Generation of mPer/mCry double mutant mice and representative locomotor activity records. (a) Southern blot analysis of wild-type (WT), Per2^Brdm1, Per2^Brdm1/mCry1^−/−, and Per2^Brdm1/mCry2^−/− tail DNA. The Per2 probe hybridizes to a 12-kb wild-type and a 10-kb mutant fragment of BamHI-digested genomic DNA. The mCry1 probe detects a 9-kb wild-type and a 4-kb NcoI-digested fragment of the targeted locus. In mCry2 mutants, the wild-type allele is detected by hybridization of the probe to a 7-kb EcoRI fragment, whereas the mutant allele yields a 3.5-kb fragment. The left panel indicates size of DNA fragments. (b) Representative locomotor activity records of wild-type (WT), Per2^Brdm1, Per2^Brdm1/mCry1^−/−, and Per2^Brdm1/mCry2^−/− mice.
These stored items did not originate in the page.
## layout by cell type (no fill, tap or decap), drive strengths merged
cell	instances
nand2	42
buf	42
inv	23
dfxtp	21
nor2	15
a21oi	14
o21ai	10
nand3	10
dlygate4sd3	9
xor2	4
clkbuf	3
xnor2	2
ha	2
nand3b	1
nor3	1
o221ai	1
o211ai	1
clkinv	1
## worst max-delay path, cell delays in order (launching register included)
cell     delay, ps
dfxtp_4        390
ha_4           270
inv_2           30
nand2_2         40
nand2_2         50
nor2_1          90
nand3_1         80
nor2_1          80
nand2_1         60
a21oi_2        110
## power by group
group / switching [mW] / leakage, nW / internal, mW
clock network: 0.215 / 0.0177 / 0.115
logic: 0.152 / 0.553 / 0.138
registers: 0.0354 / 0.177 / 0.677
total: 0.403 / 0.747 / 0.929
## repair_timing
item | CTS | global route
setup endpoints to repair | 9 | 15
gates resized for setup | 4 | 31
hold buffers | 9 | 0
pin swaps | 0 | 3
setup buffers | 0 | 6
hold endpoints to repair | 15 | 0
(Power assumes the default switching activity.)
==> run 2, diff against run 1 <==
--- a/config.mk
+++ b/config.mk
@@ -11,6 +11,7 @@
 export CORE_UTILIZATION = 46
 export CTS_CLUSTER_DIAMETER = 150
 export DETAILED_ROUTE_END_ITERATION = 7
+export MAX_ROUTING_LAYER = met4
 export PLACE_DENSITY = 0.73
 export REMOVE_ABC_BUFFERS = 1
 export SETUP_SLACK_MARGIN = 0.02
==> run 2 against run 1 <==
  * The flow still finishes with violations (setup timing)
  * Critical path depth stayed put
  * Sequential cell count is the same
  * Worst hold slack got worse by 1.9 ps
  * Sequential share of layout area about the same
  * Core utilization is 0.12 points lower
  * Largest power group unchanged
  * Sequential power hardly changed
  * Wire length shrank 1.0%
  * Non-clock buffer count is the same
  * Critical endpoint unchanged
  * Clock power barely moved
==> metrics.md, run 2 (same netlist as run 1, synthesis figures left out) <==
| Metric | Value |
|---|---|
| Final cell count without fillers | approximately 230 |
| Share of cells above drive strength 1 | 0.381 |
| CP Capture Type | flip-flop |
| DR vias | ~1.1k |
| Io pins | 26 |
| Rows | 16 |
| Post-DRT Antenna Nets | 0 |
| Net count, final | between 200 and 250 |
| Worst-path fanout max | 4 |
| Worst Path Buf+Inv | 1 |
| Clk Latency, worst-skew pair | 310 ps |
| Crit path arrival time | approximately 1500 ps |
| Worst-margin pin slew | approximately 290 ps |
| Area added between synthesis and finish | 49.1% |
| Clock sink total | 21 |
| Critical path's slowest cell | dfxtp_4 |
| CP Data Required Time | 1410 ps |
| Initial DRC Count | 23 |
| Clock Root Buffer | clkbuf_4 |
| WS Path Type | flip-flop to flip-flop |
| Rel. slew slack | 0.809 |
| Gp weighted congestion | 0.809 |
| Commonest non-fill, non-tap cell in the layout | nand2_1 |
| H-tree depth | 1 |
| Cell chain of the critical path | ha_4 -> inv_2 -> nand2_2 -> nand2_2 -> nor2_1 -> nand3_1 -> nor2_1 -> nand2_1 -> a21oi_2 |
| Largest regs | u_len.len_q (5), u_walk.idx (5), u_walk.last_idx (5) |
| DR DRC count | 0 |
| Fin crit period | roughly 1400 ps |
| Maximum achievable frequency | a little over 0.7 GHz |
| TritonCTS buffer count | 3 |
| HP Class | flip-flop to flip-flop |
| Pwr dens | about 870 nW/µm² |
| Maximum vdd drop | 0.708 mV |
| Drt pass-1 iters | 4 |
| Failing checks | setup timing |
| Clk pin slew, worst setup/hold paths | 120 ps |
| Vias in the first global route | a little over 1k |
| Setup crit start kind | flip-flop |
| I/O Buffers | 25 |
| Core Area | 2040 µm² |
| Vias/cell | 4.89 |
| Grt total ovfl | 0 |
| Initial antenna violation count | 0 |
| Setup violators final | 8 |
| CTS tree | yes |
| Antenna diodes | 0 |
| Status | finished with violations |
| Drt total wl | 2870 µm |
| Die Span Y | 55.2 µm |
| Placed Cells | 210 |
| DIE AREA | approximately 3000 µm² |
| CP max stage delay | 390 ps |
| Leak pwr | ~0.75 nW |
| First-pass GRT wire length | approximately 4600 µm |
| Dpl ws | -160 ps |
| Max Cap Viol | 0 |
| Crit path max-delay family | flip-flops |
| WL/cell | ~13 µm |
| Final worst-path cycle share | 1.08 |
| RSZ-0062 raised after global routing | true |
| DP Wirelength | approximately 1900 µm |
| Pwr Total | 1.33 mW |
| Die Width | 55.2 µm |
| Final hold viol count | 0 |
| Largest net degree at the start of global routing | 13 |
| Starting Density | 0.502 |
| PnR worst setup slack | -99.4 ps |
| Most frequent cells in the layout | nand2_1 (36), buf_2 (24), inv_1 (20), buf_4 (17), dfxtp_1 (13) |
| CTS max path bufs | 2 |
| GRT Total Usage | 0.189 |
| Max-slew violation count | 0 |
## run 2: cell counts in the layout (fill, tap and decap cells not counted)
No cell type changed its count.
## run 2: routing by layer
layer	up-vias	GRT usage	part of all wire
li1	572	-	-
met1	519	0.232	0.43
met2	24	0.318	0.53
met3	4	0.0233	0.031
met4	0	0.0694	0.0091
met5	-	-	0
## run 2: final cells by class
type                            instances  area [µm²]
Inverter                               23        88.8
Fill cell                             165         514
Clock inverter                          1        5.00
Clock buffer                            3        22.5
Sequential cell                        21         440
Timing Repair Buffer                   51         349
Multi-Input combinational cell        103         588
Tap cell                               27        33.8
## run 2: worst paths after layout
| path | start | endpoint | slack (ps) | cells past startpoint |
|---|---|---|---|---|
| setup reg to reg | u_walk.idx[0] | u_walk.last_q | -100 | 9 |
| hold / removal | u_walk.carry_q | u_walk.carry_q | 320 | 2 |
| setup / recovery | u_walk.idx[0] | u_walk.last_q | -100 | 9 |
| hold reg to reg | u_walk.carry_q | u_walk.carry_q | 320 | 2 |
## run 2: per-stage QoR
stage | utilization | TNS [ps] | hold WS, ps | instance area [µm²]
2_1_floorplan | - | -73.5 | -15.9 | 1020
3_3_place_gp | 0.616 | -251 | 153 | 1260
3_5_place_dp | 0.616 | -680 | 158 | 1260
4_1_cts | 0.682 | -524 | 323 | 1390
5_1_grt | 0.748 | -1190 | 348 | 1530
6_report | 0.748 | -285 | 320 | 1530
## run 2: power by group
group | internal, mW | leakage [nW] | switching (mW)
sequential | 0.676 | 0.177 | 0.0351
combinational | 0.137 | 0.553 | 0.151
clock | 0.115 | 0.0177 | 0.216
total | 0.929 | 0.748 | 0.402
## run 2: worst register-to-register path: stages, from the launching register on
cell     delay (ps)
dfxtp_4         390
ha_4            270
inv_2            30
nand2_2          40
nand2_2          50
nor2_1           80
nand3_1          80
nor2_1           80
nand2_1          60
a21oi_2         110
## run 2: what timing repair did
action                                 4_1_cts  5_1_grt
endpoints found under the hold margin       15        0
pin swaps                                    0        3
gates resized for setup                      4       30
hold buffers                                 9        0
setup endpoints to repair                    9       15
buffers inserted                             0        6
==> config.mk <==
export PLATFORM = sky130hd
export DESIGN_NAME = slip_qualifier
export DESIGN_NICKNAME = d
export VERILOG_FILES = /design/src/rtl/slipq_pkg.sv /design/src/rtl/slipq_sync.sv /design/src/rtl/slipq_cfg.sv /design/src/rtl/slipq_counter.sv /design/src/rtl/slip_qualifier.sv
export SDC_FILE = /design/constraint.sdc
export NUM_CORES = 1
export LEC_CHECK = 0
export ABC_AREA = 1
export ABC_CLOCK_PERIOD_IN_PS = 2300
export BUFFER_PORTS_ARGS = -buffer_cell sky130_fd_sc_hd__buf_2
export CAP_MARGIN = 5
export CORE_MARGIN = 1
export CORE_UTILIZATION = 54
export CTS_CLUSTER_DIAMETER = 120
export DETAILED_ROUTE_END_ITERATION = 8
export PLACE_DENSITY = 0.88
export SLEW_MARGIN = 20
export SYNTH_ARGS = -nofsm -noshare
export SYNTH_HDL_FRONTEND = slang
export SYNTH_SLANG_ARGS = --single-unit
==> constraint.sdc <==
create_clock -name clk -period 2.3 [get_ports clk]
set_clock_uncertainty 0.05 [all_clocks]
set_input_delay 0.23 -clock clk [delete_from_list [all_inputs] [get_ports clk]]
set_output_delay 0.23 -clock clk [all_outputs]
set_load 0.005 [all_outputs]
==> src/rtl/slipq_pkg.sv <==
package slipq_pkg;
  localparam int CNT_W = 6;
  localparam int KEY_W = 4;
  localparam logic [KEY_W-1:0] KEY_OFF = 4'h5;
  localparam logic [KEY_W-1:0] KEY_BAD = 4'hF;

  // filtering is live only for an enabling key and a nonzero width
  function automatic logic filter_on(input logic [KEY_W-1:0] key,
                                     input logic [CNT_W-1:0] width);
    return (key != KEY_OFF) && (key != KEY_BAD) && (width != '0);
  endfunction

  // width reached once at most one cycle of the count is left
  function automatic logic width_met(input logic [CNT_W-1:0] left);
    return left <= CNT_W'(1);
  endfunction
endpackage

==> src/rtl/slipq_sync.sv <==
module slipq_sync #(
  parameter int STAGES = 2
) (
  input  logic clk,
  input  logic rst_n,
  input  logic d,
  output logic q
);
  logic [STAGES-1:0] chain;

  generate
    for (genvar i = 0; i < STAGES; i++) begin : g_stage
      always_ff @(posedge clk or negedge rst_n) begin
        if (!rst_n) chain[i] <= 1'b0;
        else if (i == 0) chain[i] <= d;
        else chain[i] <= chain[(i == 0) ? 0 : i-1];
      end
    end
  endgenerate

  assign q = chain[STAGES-1];
endmodule

==> src/rtl/slipq_cfg.sv <==
module slipq_cfg
  import slipq_pkg::*;
(
  input  logic             clk,
  input  logic             rst_n,
  input  logic             wr,
  input  logic             priv,
  input  logic [CNT_W-1:0] wdata_count,
  input  logic [KEY_W-1:0] wdata_key,
  output logic [CNT_W-1:0] count_q,
  output logic [KEY_W-1:0] key_q
);
  always_ff @(posedge clk or negedge rst_n) begin
    if (!rst_n) begin
      count_q <= '0;
      key_q   <= KEY_OFF;
    end else if (wr && priv) begin
      count_q <= wdata_count;
      key_q   <= wdata_key;
    end
  end
endmodule

==> src/rtl/slipq_counter.sv <==
module slipq_counter
  import slipq_pkg::*;
(
  input  logic             clk,
  input  logic             rst_n,
  input  logic             sync_slip,
  input  logic             active,
  input  logic [CNT_W-1:0] load_val,
  output logic [CNT_W-1:0] left,
  output logic             hit
);
  always_ff @(posedge clk or negedge rst_n) begin
    if (!rst_n) left <= '0;
    else if (!sync_slip || !active) left <= load_val;
    else if (left != '0) left <= left - CNT_W'(1);
  end

  assign hit = sync_slip && width_met(left);
endmodule

==> src/rtl/slip_qualifier.sv <==
module slip_qualifier
  import slipq_pkg::*;
#(
  parameter int SYNC_STAGES = 2
) (
  input  logic             clk,
  input  logic             rst_n,
  input  logic             slip_raw,
  input  logic             cfg_wr,
  input  logic             cfg_priv,
  input  logic [CNT_W-1:0] cfg_wdata_count,
  input  logic [KEY_W-1:0] cfg_wdata_key,
  input  logic             sts_clr,
  output logic [CNT_W-1:0] cfg_rd_count,
  output logic [KEY_W-1:0] cfg_rd_key,
  output logic             slip_flag,
  output logic             slip_sticky
);
  logic             sync_slip;
  logic             filt_active;
  logic             qual_hit;
  logic [CNT_W-1:0] cnt_left;

  slipq_sync #(.STAGES(SYNC_STAGES)) u_sync (
    .clk(clk), .rst_n(rst_n), .d(slip_raw), .q(sync_slip)
  );

  slipq_cfg u_cfg (
    .clk(clk), .rst_n(rst_n), .wr(cfg_wr), .priv(cfg_priv),
    .wdata_count(cfg_wdata_count), .wdata_key(cfg_wdata_key),
    .count_q(cfg_rd_count), .key_q(cfg_rd_key)
  );

  assign filt_active = filter_on(cfg_rd_key, cfg_rd_count);

  slipq_counter u_cnt (
    .clk(clk), .rst_n(rst_n), .sync_slip(sync_slip), .active(filt_active),
    .load_val(cfg_rd_count), .left(cnt_left), .hit(qual_hit)
  );

  always_ff @(posedge clk or negedge rst_n) begin
    if (!rst_n) begin
      slip_flag   <= 1'b0;
      slip_sticky <= 1'b0;
    end else begin
      slip_flag   <= filt_active ? qual_hit : sync_slip;
      slip_sticky <= slip_flag | (slip_sticky & ~sts_clr);
    end
  end
endmodule

==> metrics.txt <==
# TYPE chip_impl_metric gauge
chip_impl_info{name="run_status",value="finished, final reports clean"} 1
chip_impl_info{name="worst_reg2reg_path_startpoint",value="u_cnt.left[0]"} 1
chip_impl_metric{name="power_per_cell_area",unit="nW/um^2"} 771
chip_impl_info{name="critical_path.startpoint_type",value="register"} 1
chip_impl_info{name="hold_path_startpoint",value="sts_clr"} 1
chip_impl_metric{name="post_drt_via_cell_ratio",unit=""} 4.74
chip_impl_metric{name="place.detailed.instances",unit=""} 161
chip_impl_metric{name="antenna_cells",unit=""} 0
chip_impl_metric{name="filler_cell_count_in_the_final_layout",unit=""} 136
chip_impl_metric{name="timing.final.crit_period",unit="ps"} 1360
chip_impl_metric{name="sequential_cell_area",unit="um^2"} 503
chip_impl_metric{name="rrSetupSlack",unit="ps"} 940
chip_impl_metric{name="worst-r2r-cell-count",unit=""} 5
chip_impl_metric{name="postCtsHoldBufs",unit=""} 2
chip_impl_info{name="timing.hold.worst_endpoint",value="slip_sticky"} 1
chip_impl_metric{name="drt_wl_total",unit="mm"} 1.89
chip_impl_metric{name="flow.area_growth_from_synthesis",unit="%"} 21.9
chip_impl_metric{name="post-cts-setup-buffer-count",unit=""} 0
chip_impl_info{name="cp_cell_sequence",value="inv_1 > ha_1 > o211a_1 > o21ai_0 > inv_1"} 1
chip_impl_info{name="critical-path-slowest-cell",value="sky130_fd_sc_hd__dfrtp_1"} 1
chip_impl_metric{name="grt_max_degree",unit=""} 21
chip_impl_metric{name="clockBufferDepth",unit=""} 2
chip_impl_metric{name="synth_nets",unit=""} 129
chip_impl_info{name="ctsRootBufferMaster",value="sky130_fd_sc_hd__clkbuf_4"} 1
chip_impl_metric{name="netlist_area",unit="um^2"} 995
chip_impl_info{name="crit-reg2reg-capture",value="slip_flag"} 1
chip_impl_metric{name="worst_hold_path.num_cells",unit=""} 2
chip_impl_metric{name="drt-initial-drc-count",unit=""} 32
chip_impl_metric{name="die_h",unit="um"} 44.9
chip_impl_metric{name="drcViolationCount",unit=""} 0
chip_impl_info{name="timing.critical_path.mode_cell",value="sky130_fd_sc_hd__inv_1"} 1
chip_impl_metric{name="vdd_drop_max",unit="uV"} 523
chip_impl_metric{name="placementRows",unit=""} 15
chip_impl_metric{name="initial_antenna_violation_count",unit=""} 0
chip_impl_info{name="setup.worst_path.end_class",value="register"} 1
chip_impl_metric{name="antenna_left",unit=""} 0
chip_impl_metric{name="grt_pass1_vias",unit=""} 746
chip_impl_metric{name="place_congestion",unit=""} 0.832
chip_impl_metric{name="numClockSinks",unit=""} 20
chip_impl_info{name="global_route.peak_usage_layer",value="met2"} 1
chip_impl_metric{name="floorplan.io_pins",unit=""} 28
chip_impl_info{name="worst_hold_path_type",value="in -> reg"} 1
chip_impl_info{name="timing.critical_path.max_delay_family",value="flip-flops"} 1
chip_impl_metric{name="cts.clk_slew.worst_paths",unit="ps"} 110
chip_impl_metric{name="timing_max_transition_violations_final",unit=""} 0
chip_impl_metric{name="worst_slew_pin_slew",unit="ps"} 515
chip_impl_metric{name="core",unit="um^2"} 1730
chip_impl_metric{name="cp.buffers_inverters",unit=""} 2
chip_impl_metric{name="finalSetupViolCount",unit=""} 0
chip_impl_metric{name="cts_inserted_buffers",unit=""} 3
chip_impl_metric{name="design_area",unit="um^2"} 1210
chip_impl_metric{name="grt.total_usage",unit="%"} 21.7
chip_impl_metric{name="critical_path_arrival",unit="ps"} 1510
chip_impl_metric{name="worstSetupPathDepth",unit=""} 5
chip_impl_metric{name="yosys_reg_bits",unit=""} 20
chip_impl_metric{name="met1_usage",unit="%"} 26.3
chip_impl_metric{name="vias",unit=""} 791
chip_impl_metric{name="post-dp-hpwl",unit="mm"} 1.47
chip_impl_metric{name="globalRoute.totalOverflow",unit=""} 0
chip_impl_metric{name="synth.avg_cell_area",unit="um^2"} 9.04
chip_impl_metric{name="ctsHtreeMaxLevel",unit=""} 1
chip_impl_info{name="timing.setup.critical_path_class",value="reg -> reg"} 1
chip_impl_metric{name="multiInputGateArea",unit="um^2"} 415
chip_impl_metric{name="post_layout_cell_count",unit=""} 167
chip_impl_metric{name="synth_cells",unit=""} 110
chip_impl_info{name="cts_tree",value="yes"} 1
chip_impl_metric{name="grt_first_pass_wirelength",unit="mm"} 3.13
chip_impl_metric{name="placement.io_buffers",unit=""} 27
chip_impl_metric{name="synth_enable_flop_cells",unit=""} 0
chip_impl_metric{name="cts_resized",unit=""} 0
chip_impl_metric{name="leakagePower",unit="nW"} 0.678
chip_impl_metric{name="clock.fmax",unit="GHz"} 0.735
chip_impl_metric{name="grtUsageMet2",unit="%"} 39.4
chip_impl_metric{name="async_reset_ff_share",unit="%"} 100
chip_impl_info{name="most_common_flop_cell_mapped_by_yosys",value="sky130_fd_sc_hd__dfrtp_1"} 1
chip_impl_metric{name="cp.required",unit="ps"} 2450
chip_impl_info{name="rsz0062_at_grt",value="no"} 1
chip_impl_metric{name="layout-drive-gt1-share",unit="%"} 31.0
chip_impl_metric{name="synth-warning-count",unit=""} 0
chip_impl_metric{name="final_hold_viols",unit=""} 0
chip_impl_metric{name="finalCritPeriodShare",unit="%"} 59.1
chip_impl_metric{name="floorplan.initialDensity",unit="%"} 57.6
chip_impl_metric{name="setup_tns",unit="ps"} 0
chip_impl_metric{name="detail_route.wl_per_cell",unit="um"} 11.3
chip_impl_metric{name="crit_path_max_incr_delay",unit="ps"} 420
chip_impl_metric{name="cp_max_fo",unit=""} 4
chip_impl_metric{name="worst_skew_pair.late_latency",unit="ps"} 300
chip_impl_metric{name="die_x",unit="um"} 44.9
chip_impl_metric{name="dieArea",unit="um^2"} 2020
chip_impl_metric{name="timing.slew.headroom",unit="%"} 65.6
chip_impl_metric{name="detailedRoute.firstPassIterationCount",unit=""} 4
chip_impl_metric{name="number_of_distinct_library_cells_after_synthesis",unit=""} 21
chip_impl_metric{name="whs",unit="ps"} 46.9
chip_impl_metric{name="final_core_utilization",unit="%"} 70.2
chip_impl_metric{name="area_post_placement",unit="um^2"} 1160
chip_impl_metric{name="grtUsageMet3",unit="%"} 4.00
chip_impl_metric{name="synth_seq_area_share",unit="%"} 50.6
chip_impl_metric{name="final_nets",unit=""} 162
chip_impl_metric{name="max_cap_viol_count",unit=""} 0
==> routing by layer <==
metal / part of all wire (%) / vias up / wire (um)
met4: 0 / 0 / 0
met3: 4.3 / 0 / 81
met2: 54 / 24 / 1010
met1: 42 / 358 / 792
met5: 0 / - / 0
li1: - / 409 / -
==> kinds of logic after synthesis <==
logic type	Yosys count	synth area share [%]
multiplexers	4	4.53
buffers and inverters	20	7.67
AND/OR/NAND/NOR	46	22.6
adder cells (fa/ha/maj)	3	3.77
AO/OA/AOI/OAI	15	9.06
XOR/XNOR	2	1.76
flip-flops	20	50.6
==> placed cells by master (no fill, tap or decap), drive strengths merged <==
cell type and instances:
xor2 2, clkbuf 4, nand2 23, nor2 14, dfrtp 18, inv 19, ha 3, a21oi 8
o211a 1, buf 27, o21bai 1, nand3 7, nand4 1, dfstp 2, nor3 1, dlygate4sd3 2
o21ai 5, mux2 4
==> layout make-up <==
type                            instances  area share (%)
Multi-Input combinational cell         70            34.3
Tap cell                               25            2.58
Sequential cell                        20            41.5
Inverter                               19            5.88
Clock buffer                            4            2.99
Timing Repair Buffer                   29            12.8
==> state kept, by name (all words and copies together), names as in the netlist <==
| signal | flops |
|---|---|
| u_cnt.left | 6 |
| u_cfg.count_q | 6 |
| u_sync.q | 1 |
| u_sync.chain | 1 |
| slip_sticky | 1 |
| u_cfg.key_q | 4 |
| slip_flag | 1 |
==> where the power goes <==
group / internal, W / total [W] / switching (W)
clock: 0.0000966 / 0.000200 / 0.000104
sequential: 0.000413 / 0.000476 / 0.0000627
combinational: 0.000113 / 0.000259 / 0.000146
==> Yosys cell counts, types with 2 or more instances <==
| cell type | n | area [um^2] |
|---|---|---|
| sky130_fd_sc_hd__ha_1 | 3 | 37.5 |
| sky130_fd_sc_hd__o21ai_0 | 3 | 15.0 |
| sky130_fd_sc_hd__nand3_4 | 2 | 35.0 |
| sky130_fd_sc_hd__dfrtp_1 | 18 | 450 |
| sky130_fd_sc_hd__nor2_1 | 12 | 45.0 |
| sky130_fd_sc_hd__dfstp_2 | 2 | 52.6 |
| sky130_fd_sc_hd__xor2_1 | 2 | 17.5 |
| sky130_fd_sc_hd__o21ai_1 | 2 | 10.0 |
| sky130_fd_sc_hd__mux2_2 | 4 | 45.0 |
| sky130_fd_sc_hd__a21oi_1 | 6 | 30.0 |
| sky130_fd_sc_hd__nand3_1 | 5 | 25.0 |
| sky130_fd_sc_hd__nor2_4 | 2 | 22.5 |
| sky130_fd_sc_hd__inv_1 | 18 | 67.6 |
| sky130_fd_sc_hd__nand2_1 | 23 | 86.3 |
| sky130_fd_sc_hd__a21oi_2 | 2 | 17.5 |
==> metrics by stage <==
stage / worst slack, ps / total power [W]
floorplan: 1060 / 0.000646
global placement: 1030 / 0.000718
detailed placement: 948 / 0.000737
CTS: 931 / 0.000939
global route: 834 / 0.000998
finish: 940 / 0.000935
==> worst max path at each step <==
stage | from | end | slack, ps
global route | u_cnt.left[0] | u_cnt.left[0] | 830
finish | u_cnt.left[0] | slip_flag | 940
detailed placement | u_cnt.left[0] | slip_flag | 950
global placement | u_cnt.left[0] | slip_flag | 1030
CTS | u_cnt.left[0] | slip_flag | 930
floorplan | u_cnt.left[0] | slip_flag | 1060
Power figures use the tool's default switching activity.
All animals were kept in a 12-h light:12-h dark cycle (LD) for at least 7 d before release into constant darkness (DD, indicated by the line over the DD). Activity is represented by black bars (three plot heights, >1, >10, and >20 wheel revolutions per 5-min period) and is double-plotted. The top bar indicates light and dark phases in LD. For the first 5 d in DD, wheel rotations per day were 20,021 ± 2,524 (n = 22) for wild-type animals, 17,656 ± 3,301 (n = 17) for Per2^Brdm1 mutants, 16,025 ± 3,201 (n = 12) for Per2^Brdm1/mCry1^−/− mutants, and 17,859 ± 2,703 (n = 15) for Per2^Brdm1/mCry2^−/− mutants.